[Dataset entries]

☆ ☆ ☆

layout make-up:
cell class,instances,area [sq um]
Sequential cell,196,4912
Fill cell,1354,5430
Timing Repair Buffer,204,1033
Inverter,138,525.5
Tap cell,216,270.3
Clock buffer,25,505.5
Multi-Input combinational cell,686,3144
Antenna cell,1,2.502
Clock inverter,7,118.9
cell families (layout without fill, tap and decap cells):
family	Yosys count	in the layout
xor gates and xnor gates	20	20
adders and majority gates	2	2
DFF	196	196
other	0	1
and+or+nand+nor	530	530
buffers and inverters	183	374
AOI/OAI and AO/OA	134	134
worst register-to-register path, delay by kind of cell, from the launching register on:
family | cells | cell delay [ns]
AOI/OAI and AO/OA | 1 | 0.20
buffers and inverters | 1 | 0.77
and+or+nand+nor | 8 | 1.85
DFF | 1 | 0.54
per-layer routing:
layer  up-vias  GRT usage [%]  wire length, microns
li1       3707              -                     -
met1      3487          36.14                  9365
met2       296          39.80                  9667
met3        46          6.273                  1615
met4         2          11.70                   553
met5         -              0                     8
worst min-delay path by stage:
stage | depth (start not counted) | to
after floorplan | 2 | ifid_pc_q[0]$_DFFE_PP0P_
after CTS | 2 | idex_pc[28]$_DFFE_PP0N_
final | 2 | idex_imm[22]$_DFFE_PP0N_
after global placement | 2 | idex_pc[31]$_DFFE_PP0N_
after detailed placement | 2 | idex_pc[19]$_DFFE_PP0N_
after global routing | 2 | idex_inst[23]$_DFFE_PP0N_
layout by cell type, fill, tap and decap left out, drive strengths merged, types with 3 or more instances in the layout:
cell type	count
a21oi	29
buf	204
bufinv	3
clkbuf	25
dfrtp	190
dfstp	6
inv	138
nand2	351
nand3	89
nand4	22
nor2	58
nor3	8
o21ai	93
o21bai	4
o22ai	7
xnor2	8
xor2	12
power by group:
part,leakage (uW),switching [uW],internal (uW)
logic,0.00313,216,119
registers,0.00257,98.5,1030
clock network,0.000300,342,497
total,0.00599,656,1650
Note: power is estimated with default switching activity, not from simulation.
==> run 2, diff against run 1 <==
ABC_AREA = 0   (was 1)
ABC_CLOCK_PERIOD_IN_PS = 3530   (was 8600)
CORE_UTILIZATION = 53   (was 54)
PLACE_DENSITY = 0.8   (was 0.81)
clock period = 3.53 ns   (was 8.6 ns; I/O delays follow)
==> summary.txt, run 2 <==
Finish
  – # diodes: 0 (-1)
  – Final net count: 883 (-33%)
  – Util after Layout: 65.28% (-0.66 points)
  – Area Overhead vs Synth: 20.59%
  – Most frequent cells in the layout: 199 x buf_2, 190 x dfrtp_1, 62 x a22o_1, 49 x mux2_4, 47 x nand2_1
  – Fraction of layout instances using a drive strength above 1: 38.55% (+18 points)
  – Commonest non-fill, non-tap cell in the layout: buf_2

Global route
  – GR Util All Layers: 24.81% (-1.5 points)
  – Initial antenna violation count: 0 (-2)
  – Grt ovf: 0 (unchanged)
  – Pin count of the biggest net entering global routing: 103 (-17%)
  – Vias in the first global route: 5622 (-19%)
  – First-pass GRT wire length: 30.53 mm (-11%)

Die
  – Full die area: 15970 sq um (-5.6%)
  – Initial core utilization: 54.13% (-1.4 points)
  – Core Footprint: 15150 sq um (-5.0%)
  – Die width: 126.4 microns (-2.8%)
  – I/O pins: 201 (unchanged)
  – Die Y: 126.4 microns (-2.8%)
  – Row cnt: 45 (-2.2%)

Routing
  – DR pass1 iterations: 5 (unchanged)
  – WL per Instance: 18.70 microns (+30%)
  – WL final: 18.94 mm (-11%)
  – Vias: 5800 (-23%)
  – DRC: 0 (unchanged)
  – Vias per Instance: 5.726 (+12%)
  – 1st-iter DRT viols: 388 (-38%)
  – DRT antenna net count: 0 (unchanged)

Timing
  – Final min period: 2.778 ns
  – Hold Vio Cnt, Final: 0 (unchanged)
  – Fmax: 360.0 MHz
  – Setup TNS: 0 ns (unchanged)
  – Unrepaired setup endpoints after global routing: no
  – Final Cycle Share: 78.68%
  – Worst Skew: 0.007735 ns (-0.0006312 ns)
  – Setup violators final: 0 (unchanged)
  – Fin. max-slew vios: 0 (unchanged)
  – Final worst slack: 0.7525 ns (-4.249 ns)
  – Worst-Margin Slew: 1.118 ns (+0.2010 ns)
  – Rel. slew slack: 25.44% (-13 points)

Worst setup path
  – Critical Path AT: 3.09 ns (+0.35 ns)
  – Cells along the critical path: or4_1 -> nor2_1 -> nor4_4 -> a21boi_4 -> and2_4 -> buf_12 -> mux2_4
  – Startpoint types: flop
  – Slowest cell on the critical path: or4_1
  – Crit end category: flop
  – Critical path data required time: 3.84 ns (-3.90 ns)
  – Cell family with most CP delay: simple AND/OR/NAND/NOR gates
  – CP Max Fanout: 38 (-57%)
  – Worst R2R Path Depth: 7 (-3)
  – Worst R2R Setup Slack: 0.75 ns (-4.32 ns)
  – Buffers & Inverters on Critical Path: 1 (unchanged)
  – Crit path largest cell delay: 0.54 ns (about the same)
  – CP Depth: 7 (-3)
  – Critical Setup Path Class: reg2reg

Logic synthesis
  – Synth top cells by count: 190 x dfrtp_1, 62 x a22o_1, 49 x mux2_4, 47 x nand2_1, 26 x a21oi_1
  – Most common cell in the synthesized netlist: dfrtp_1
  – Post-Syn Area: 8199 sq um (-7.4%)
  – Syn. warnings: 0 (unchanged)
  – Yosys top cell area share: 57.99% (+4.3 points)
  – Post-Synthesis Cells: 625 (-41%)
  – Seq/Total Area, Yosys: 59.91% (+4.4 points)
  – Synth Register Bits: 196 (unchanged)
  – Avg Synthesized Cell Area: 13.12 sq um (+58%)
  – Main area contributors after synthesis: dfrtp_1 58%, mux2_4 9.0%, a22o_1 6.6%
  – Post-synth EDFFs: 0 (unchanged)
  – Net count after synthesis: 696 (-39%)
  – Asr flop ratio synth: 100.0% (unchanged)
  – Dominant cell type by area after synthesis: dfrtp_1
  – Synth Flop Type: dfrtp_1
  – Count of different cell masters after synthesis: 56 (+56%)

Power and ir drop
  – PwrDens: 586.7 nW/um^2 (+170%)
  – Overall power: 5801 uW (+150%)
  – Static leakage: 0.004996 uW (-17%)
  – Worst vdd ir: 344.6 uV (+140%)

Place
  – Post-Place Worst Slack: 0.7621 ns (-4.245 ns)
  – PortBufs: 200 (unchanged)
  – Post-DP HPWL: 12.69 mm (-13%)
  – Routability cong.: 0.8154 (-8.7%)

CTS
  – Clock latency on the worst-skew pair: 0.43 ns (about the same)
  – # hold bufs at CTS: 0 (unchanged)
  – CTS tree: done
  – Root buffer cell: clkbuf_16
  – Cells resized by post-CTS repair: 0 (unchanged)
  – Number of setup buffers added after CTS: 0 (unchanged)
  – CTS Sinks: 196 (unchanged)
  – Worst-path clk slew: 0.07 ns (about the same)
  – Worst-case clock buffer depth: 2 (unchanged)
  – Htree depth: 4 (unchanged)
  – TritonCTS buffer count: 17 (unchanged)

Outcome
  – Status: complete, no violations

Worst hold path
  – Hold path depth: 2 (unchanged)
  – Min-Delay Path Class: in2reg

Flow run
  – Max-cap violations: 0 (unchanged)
--- src/rtl/sipo_deserializer.sv ---
// SIPO receiver with valid/ready holding register and sticky overrun.
// Define SIPO_PARITY_EN for a trailing even-parity bit per frame.
module sipo_deserializer
  import sipo_pkg::*;
#(
  parameter int WIDTH = DEFAULT_WIDTH
) (
  input  logic             clk,
  input  logic             rst_n,
  input  logic             sin,
  input  logic             sin_en,
  output logic [WIDTH-1:0] pout,
  output logic             pout_valid,
  input  logic             pout_ready,
  output logic             overrun,
  input  logic             overrun_clr,
  output logic             parity_err
);

  logic             sr_en;
  logic             sr_done;
  logic [WIDTH-1:0] sr_word;

  logic             complete;
  logic [WIDTH-1:0] cword;
  logic             par_bad;

  logic [WIDTH-1:0] pout_q, pout_d;
  logic             valid_q, valid_d;
  logic             ovr_q, ovr_d;
  logic             perr_q, perr_d;

  sipo_shift_reg #(
    .WIDTH(WIDTH)
  ) u_sr (
    .clk   (clk),
    .rst_n (rst_n),
    .bit_en(sr_en),
    .sin   (sin),
    .word  (sr_word),
    .done  (sr_done)
  );

`ifdef SIPO_PARITY_EN
  state_e state_q, state_d;

  // Shifter is frozen in PAR, so sr_word holds the data word.
  always_comb begin
    state_d  = state_q;
    complete = 1'b0;
    cword    = sr_word;
    par_bad  = 1'b0;
    sr_en    = sin_en && (state_q == RECV);
    unique case (state_q)
      RECV: if (sr_done) state_d = PAR;
      PAR: begin
        if (sin_en) begin
          complete = 1'b1;
          par_bad  = even_parity(PAR_MAX_W'(sr_word)) ^ sin;
          state_d  = RECV;
        end
      end
    endcase
  end

  always_ff @(posedge clk or negedge rst_n) begin
    if (!rst_n) state_q <= RECV;
    else        state_q <= state_d;
  end
`else
  always_comb begin
    sr_en    = sin_en;
    complete = sr_done;
    cword    = sr_word;
    par_bad  = 1'b0;
  end
`endif

  always_comb begin
    pout_d  = pout_q;
    valid_d = valid_q;
    ovr_d   = ovr_q;
    perr_d  = perr_q;
    if (valid_q && pout_ready) valid_d = 1'b0;
    if (overrun_clr) ovr_d = 1'b0;
    // A drop sets overrun after the clear so set wins.
    if (complete) begin
      if (!valid_q || pout_ready) begin
        pout_d  = cword;
        valid_d = 1'b1;
        perr_d  = par_bad;
      end else begin
        ovr_d = 1'b1;
      end
    end
  end

  always_ff @(posedge clk or negedge rst_n) begin
    if (!rst_n) begin
      pout_q  <= '0;
      valid_q <= 1'b0;
      ovr_q   <= 1'b0;
      perr_q  <= 1'b0;
    end else begin
      pout_q  <= pout_d;
      valid_q <= valid_d;
      ovr_q   <= ovr_d;
      perr_q  <= perr_d;
    end
  end

  assign pout       = pout_q;
  assign pout_valid = valid_q;
  assign overrun    = ovr_q;
  assign parity_err = perr_q;

endmodule
`config.mk`:
```
export PLATFORM = sky130hd
export DESIGN_NAME = run_ctrl
export DESIGN_NICKNAME = d
export VERILOG_FILES = /design/src/rtl/run_ctrl.sv
export SDC_FILE = /design/constraint.sdc
export NUM_CORES = 1
export LEC_CHECK = 0
export CAP_MARGIN = 40
export CORE_AREA = 2 2 92 94
export CTS_BUF_LIST = sky130_fd_sc_hd__clkbuf_8
export DETAILED_ROUTE_END_ITERATION = 8
export DIE_AREA = 0 0 94 96
export PLACE_DENSITY = 0.81
export RECOVER_POWER = 100
export SLEW_MARGIN = 10
export SYNTH_ARGS = -nofsm -noshare
export SYNTH_HDL_FRONTEND = slang
export SYNTH_SLANG_ARGS = --single-unit
export TNS_END_PERCENT = 10
```
`constraint.sdc`:
```
create_clock -name clk -period 3 [get_ports clk]
set_input_delay 0.45 -clock clk [delete_from_list [all_inputs] [get_ports clk]]
set_output_delay 0.45 -clock clk [all_outputs]
set_load 0.01 [all_outputs]
```
`src/rtl/tff_lockstep_monitor_if.sv`:
```
// Bundle between the lockstep monitor and whatever drives/observes it.
// Carries the monitor control inputs (en, clear), the shared toggle input t,
// the three flip-flop outputs under check and every status output of the
// monitor. clk and reset stay plain ports on the monitor itself.
//   master : driver/observer side (bench or debug register bank)
//   slave  : monitor side
interface tff_lockstep_monitor_if #(
    parameter int CNT_W = 8,
    parameter int CYC_W = 16
);
    logic             en;
    logic             clear;
    logic             t;
    logic             q_jk;
    logic             q_sr;
    logic             q_d;
    logic [1:0]       state;
    logic [2:0]       err;
    logic             err_any;
    logic [2:0]       first_src;
    logic [CYC_W-1:0] first_cyc;
    logic [CNT_W-1:0] mis_jk;
    logic [CNT_W-1:0] mis_sr;
    logic [CNT_W-1:0] mis_d;
    logic [CNT_W-1:0] toggle_cnt;
    logic             maj_q;

    modport master (
        output en, clear, t, q_jk, q_sr, q_d,
        input  state, err, err_any, first_src, first_cyc,
               mis_jk, mis_sr, mis_d, toggle_cnt, maj_q
    );

    modport slave (
        input  en, clear, t, q_jk, q_sr, q_d,
        output state, err, err_any, first_src, first_cyc,
               mis_jk, mis_sr, mis_d, toggle_cnt, maj_q
    );
endinterface

```
`src/rtl/tff_lockstep_monitor.sv`:
```
// Lockstep monitor for a three-way T flip-flop block (JK-, SR- and D-based).
// Keeps its own reference T model, compares q_jk/q_sr/q_d against it on
// every edge while armed, counts mismatches and toggles (saturating),
// latches the first failure and provides a registered 2-of-3 vote.
// Ports:
//   clk   : rising-edge clock shared with the flip-flop block
//   reset : asynchronous active-high reset, clears all state
//   mon   : slave side of tff_lockstep_monitor_if (en, clear, t, q_* in;
//           state, err, err_any, first_src, first_cyc, mis_*, toggle_cnt,
//           maj_q out; all outputs are registered)
module tff_lockstep_monitor #(
    parameter int CNT_W      = 8,
    parameter int CYC_W      = 16,
    parameter int SETTLE_CYC = 1
) (
    input  logic                   clk,
    input  logic                   reset,
    tff_lockstep_monitor_if.slave  mon
);
    typedef enum logic [1:0] {
        ST_IDLE   = 2'd0,
        ST_SETTLE = 2'd1,
        ST_CHECK  = 2'd2,
        ST_FAULT  = 2'd3
    } state_t;

    localparam int           SET_W    = (SETTLE_CYC < 2) ? 1 : $clog2(SETTLE_CYC + 1);
    localparam logic [SET_W-1:0] SET_LOAD = SET_W'(SETTLE_CYC);
    localparam bit           NO_SETTLE = (SETTLE_CYC == 32'sd0);

    function automatic logic [CNT_W-1:0] sat_inc_cnt(input logic [CNT_W-1:0] v);
        return (&v) ? v : v + CNT_W'(1);
    endfunction

    function automatic logic [CYC_W-1:0] sat_inc_cyc(input logic [CYC_W-1:0] v);
        return (&v) ? v : v + CYC_W'(1);
    endfunction

    function automatic logic maj3(input logic a, input logic b, input logic c);
        return (a & b) | (a & c) | (b & c);
    endfunction

    state_t           state_q, state_d;
    logic [SET_W-1:0] settle_q, settle_d;
    logic             q_ref_q;
    logic [CYC_W-1:0] cyc_q, cyc_d;
    logic [2:0]       err_q, err_d;
    logic             err_any_q;
    logic [2:0]       first_src_q, first_src_d;
    logic [CYC_W-1:0] first_cyc_q, first_cyc_d;
    logic [CNT_W-1:0] mis_jk_q, mis_jk_d;
    logic [CNT_W-1:0] mis_sr_q, mis_sr_d;
    logic [CNT_W-1:0] mis_d_q, mis_d_d;
    logic [CNT_W-1:0] toggle_q, toggle_d;
    logic             maj_vote_q;

    logic [2:0]       mis_s;
    logic             counting_s;
    logic             capture_s;
    logic             arm_s;

    // Pre-edge comparison: both sides were updated on the previous edge.
    assign mis_s = {mon.q_d ^ q_ref_q, mon.q_sr ^ q_ref_q, mon.q_jk ^ q_ref_q};

    // State register plus reference model, datapath and output registers.
    always_ff @(posedge clk or posedge reset) begin
        if (reset) begin
            state_q     <= ST_IDLE;
            settle_q    <= '0;
            q_ref_q     <= 1'b0;
            cyc_q       <= '0;
            err_q       <= 3'b000;
            err_any_q   <= 1'b0;
            first_src_q <= 3'b000;
            first_cyc_q <= '0;
            mis_jk_q    <= '0;
            mis_sr_q    <= '0;
            mis_d_q     <= '0;
            toggle_q    <= '0;
            maj_vote_q  <= 1'b0;
        end else begin
            state_q     <= state_d;
            settle_q    <= settle_d;
            q_ref_q     <= q_ref_q ^ mon.t;
            cyc_q       <= cyc_d;
            err_q       <= err_d;
            err_any_q   <= |err_d;
            first_src_q <= first_src_d;
            first_cyc_q <= first_cyc_d;
            mis_jk_q    <= mis_jk_d;
            mis_sr_q    <= mis_sr_d;
            mis_d_q     <= mis_d_d;
            toggle_q    <= toggle_d;
            maj_vote_q  <= maj3(mon.q_jk, mon.q_sr, mon.q_d);
        end
    end

    // Next-state logic: en=0 wins, then clear, then mismatch.
    always_comb begin
        state_d  = state_q;
        settle_d = settle_q;
        if (!mon.en) begin
            state_d = ST_IDLE;
        end else begin
            case (state_q)
                ST_IDLE: begin
                    settle_d = SET_LOAD;
                    if (NO_SETTLE) begin
                        state_d = ST_CHECK;
                    end else begin
                        state_d = ST_SETTLE;
                    end
                end
                ST_SETTLE: begin
                    // settle_q counts down the remaining suppressed edges
                    if (settle_q <= SET_W'(1)) begin
                        state_d = ST_CHECK;
                    end else begin
                        settle_d = settle_q - SET_W'(1);
                    end
                end
                ST_CHECK: begin
                    if (mon.clear) begin
                        state_d = ST_CHECK;
                    end else if (|mis_s) begin
                        state_d = ST_FAULT;
                    end else begin
                        state_d = ST_CHECK;
                    end
                end
                ST_FAULT: begin
                    if (mon.clear) begin
                        state_d = ST_CHECK;
                    end else begin
                        state_d = ST_FAULT;
                    end
                end
                default: state_d = ST_IDLE;
            endcase
        end
    end

    // FSM output decode: which datapath action applies at this edge.
    always_comb begin
        arm_s      = mon.en && (state_q == ST_IDLE);
        counting_s = mon.en && !mon.clear &&
                     ((state_q == ST_CHECK) || (state_q == ST_FAULT));
        capture_s  = counting_s && (state_q == ST_CHECK) && (|mis_s);
    end

    // Statistics datapath: clear discards any same-edge mismatch.
    always_comb begin
        cyc_d       = cyc_q;
        err_d       = err_q;
        first_src_d = first_src_q;
        first_cyc_d = first_cyc_q;
        mis_jk_d    = mis_jk_q;
        mis_sr_d    = mis_sr_q;
        mis_d_d     = mis_d_q;
        toggle_d    = toggle_q;
        if (mon.clear) begin
            cyc_d       = '0;
            err_d       = 3'b000;
            first_src_d = 3'b000;
            first_cyc_d = '0;
            mis_jk_d    = '0;
            mis_sr_d    = '0;
            mis_d_d     = '0;
            toggle_d    = '0;
        end else if (counting_s) begin
            cyc_d = sat_inc_cyc(cyc_q);
            err_d = err_q | mis_s;
            if (mis_s[0]) begin
                mis_jk_d = sat_inc_cnt(mis_jk_q);
            end else begin
                mis_jk_d = mis_jk_q;
            end
            if (mis_s[1]) begin
                mis_sr_d = sat_inc_cnt(mis_sr_q);
            end else begin
                mis_sr_d = mis_sr_q;
            end
            if (mis_s[2]) begin
                mis_d_d = sat_inc_cnt(mis_d_q);
            end else begin
                mis_d_d = mis_d_q;
            end
            if (mon.t) begin
                toggle_d = sat_inc_cnt(toggle_q);
            end else begin
                toggle_d = toggle_q;
            end
            if (capture_s) begin
                first_src_d = mis_s;
                first_cyc_d = cyc_q;
            end else begin
                first_src_d = first_src_q;
                first_cyc_d = first_cyc_q;
            end
        end else if (arm_s) begin
            cyc_d = '0;
        end else begin
            cyc_d = cyc_q;
        end
    end

    assign mon.state      = state_q;
    assign mon.err        = err_q;
    assign mon.err_any    = err_any_q;
    assign mon.first_src  = first_src_q;
    assign mon.first_cyc  = first_cyc_q;
    assign mon.mis_jk     = mis_jk_q;
    assign mon.mis_sr     = mis_sr_q;
    assign mon.mis_d      = mis_d_q;
    assign mon.toggle_cnt = toggle_q;
    assign mon.maj_q      = maj_vote_q;
endmodule

```
`src/flat_wrapper.sv`:
```
// flat-port wrapper written by rule: the top's interface ports become plain ports
module tff_lockstep_monitor_flat 
#(
    parameter int CNT_W      = 8,
    parameter int CYC_W      = 16,
    parameter int SETTLE_CYC = 1
)
  (clk, reset, mon_en, mon_clear, mon_t, mon_q_jk, mon_q_sr, mon_q_d, mon_state, mon_err, mon_err_any, mon_first_src, mon_first_cyc, mon_mis_jk, mon_mis_sr, mon_mis_d, mon_toggle_cnt, mon_maj_q);
  tff_lockstep_monitor_if #(.CNT_W(CNT_W), .CYC_W(CYC_W)) mon_i ();
  input  logic clk;
  input  logic reset;
  input wire logic [$bits(mon_i.en)-1:0] mon_en;
  input wire logic [$bits(mon_i.clear)-1:0] mon_clear;
  input wire logic [$bits(mon_i.t)-1:0] mon_t;
  input wire logic [$bits(mon_i.q_jk)-1:0] mon_q_jk;
  input wire logic [$bits(mon_i.q_sr)-1:0] mon_q_sr;
  input wire logic [$bits(mon_i.q_d)-1:0] mon_q_d;
  output wire logic [$bits(mon_i.state)-1:0] mon_state;
  output wire logic [$bits(mon_i.err)-1:0] mon_err;
  output wire logic [$bits(mon_i.err_any)-1:0] mon_err_any;
  output wire logic [$bits(mon_i.first_src)-1:0] mon_first_src;
  output wire logic [$bits(mon_i.first_cyc)-1:0] mon_first_cyc;
  output wire logic [$bits(mon_i.mis_jk)-1:0] mon_mis_jk;
  output wire logic [$bits(mon_i.mis_sr)-1:0] mon_mis_sr;
  output wire logic [$bits(mon_i.mis_d)-1:0] mon_mis_d;
  output wire logic [$bits(mon_i.toggle_cnt)-1:0] mon_toggle_cnt;
  output wire logic [$bits(mon_i.maj_q)-1:0] mon_maj_q;
  assign mon_i.en = mon_en;
  assign mon_i.clear = mon_clear;
  assign mon_i.t = mon_t;
  assign mon_i.q_jk = mon_q_jk;
  assign mon_i.q_sr = mon_q_sr;
  assign mon_i.q_d = mon_q_d;
  assign mon_state = mon_i.state;
  assign mon_err = mon_i.err;
  assign mon_err_any = mon_i.err_any;
  assign mon_first_src = mon_i.first_src;
  assign mon_first_cyc = mon_i.first_cyc;
  assign mon_mis_jk = mon_i.mis_jk;
  assign mon_mis_sr = mon_i.mis_sr;
  assign mon_mis_d = mon_i.mis_d;
  assign mon_toggle_cnt = mon_i.toggle_cnt;
  assign mon_maj_q = mon_i.maj_q;
  tff_lockstep_monitor #(.CNT_W(CNT_W), .CYC_W(CYC_W), .SETTLE_CYC(SETTLE_CYC)) u_core (.clk(clk), .reset(reset), .mon(mon_i));
endmodule
```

☆ ☆ ☆

TASK TO CARRY OUT: Start with the line above that contains "ABC_AREA = 0" and stop after the line that contains "ovf: 0 (unchanged)". Output those lines exactly, and only those.

EXERCISE RESPONSE:
ABC_AREA = 0   (was 1)
ABC_CLOCK_PERIOD_IN_PS = 3530   (was 8600)
CORE_UTILIZATION = 53   (was 54)
PLACE_DENSITY = 0.8   (was 0.81)
clock period = 3.53 ns   (was 8.6 ns; I/O delays follow)
==> summary.txt, run 2 <==
Finish
  – # diodes: 0 (-1)
  – Final net count: 883 (-33%)
  – Util after Layout: 65.28% (-0.66 points)
  – Area Overhead vs Synth: 20.59%
  – Most frequent cells in the layout: 199 x buf_2, 190 x dfrtp_1, 62 x a22o_1, 49 x mux2_4, 47 x nand2_1
  – Fraction of layout instances using a drive strength above 1: 38.55% (+18 points)
  – Commonest non-fill, non-tap cell in the layout: buf_2

Global route
  – GR Util All Layers: 24.81% (-1.5 points)
  – Initial antenna violation count: 0 (-2)
  – Grt ovf: 0 (unchanged)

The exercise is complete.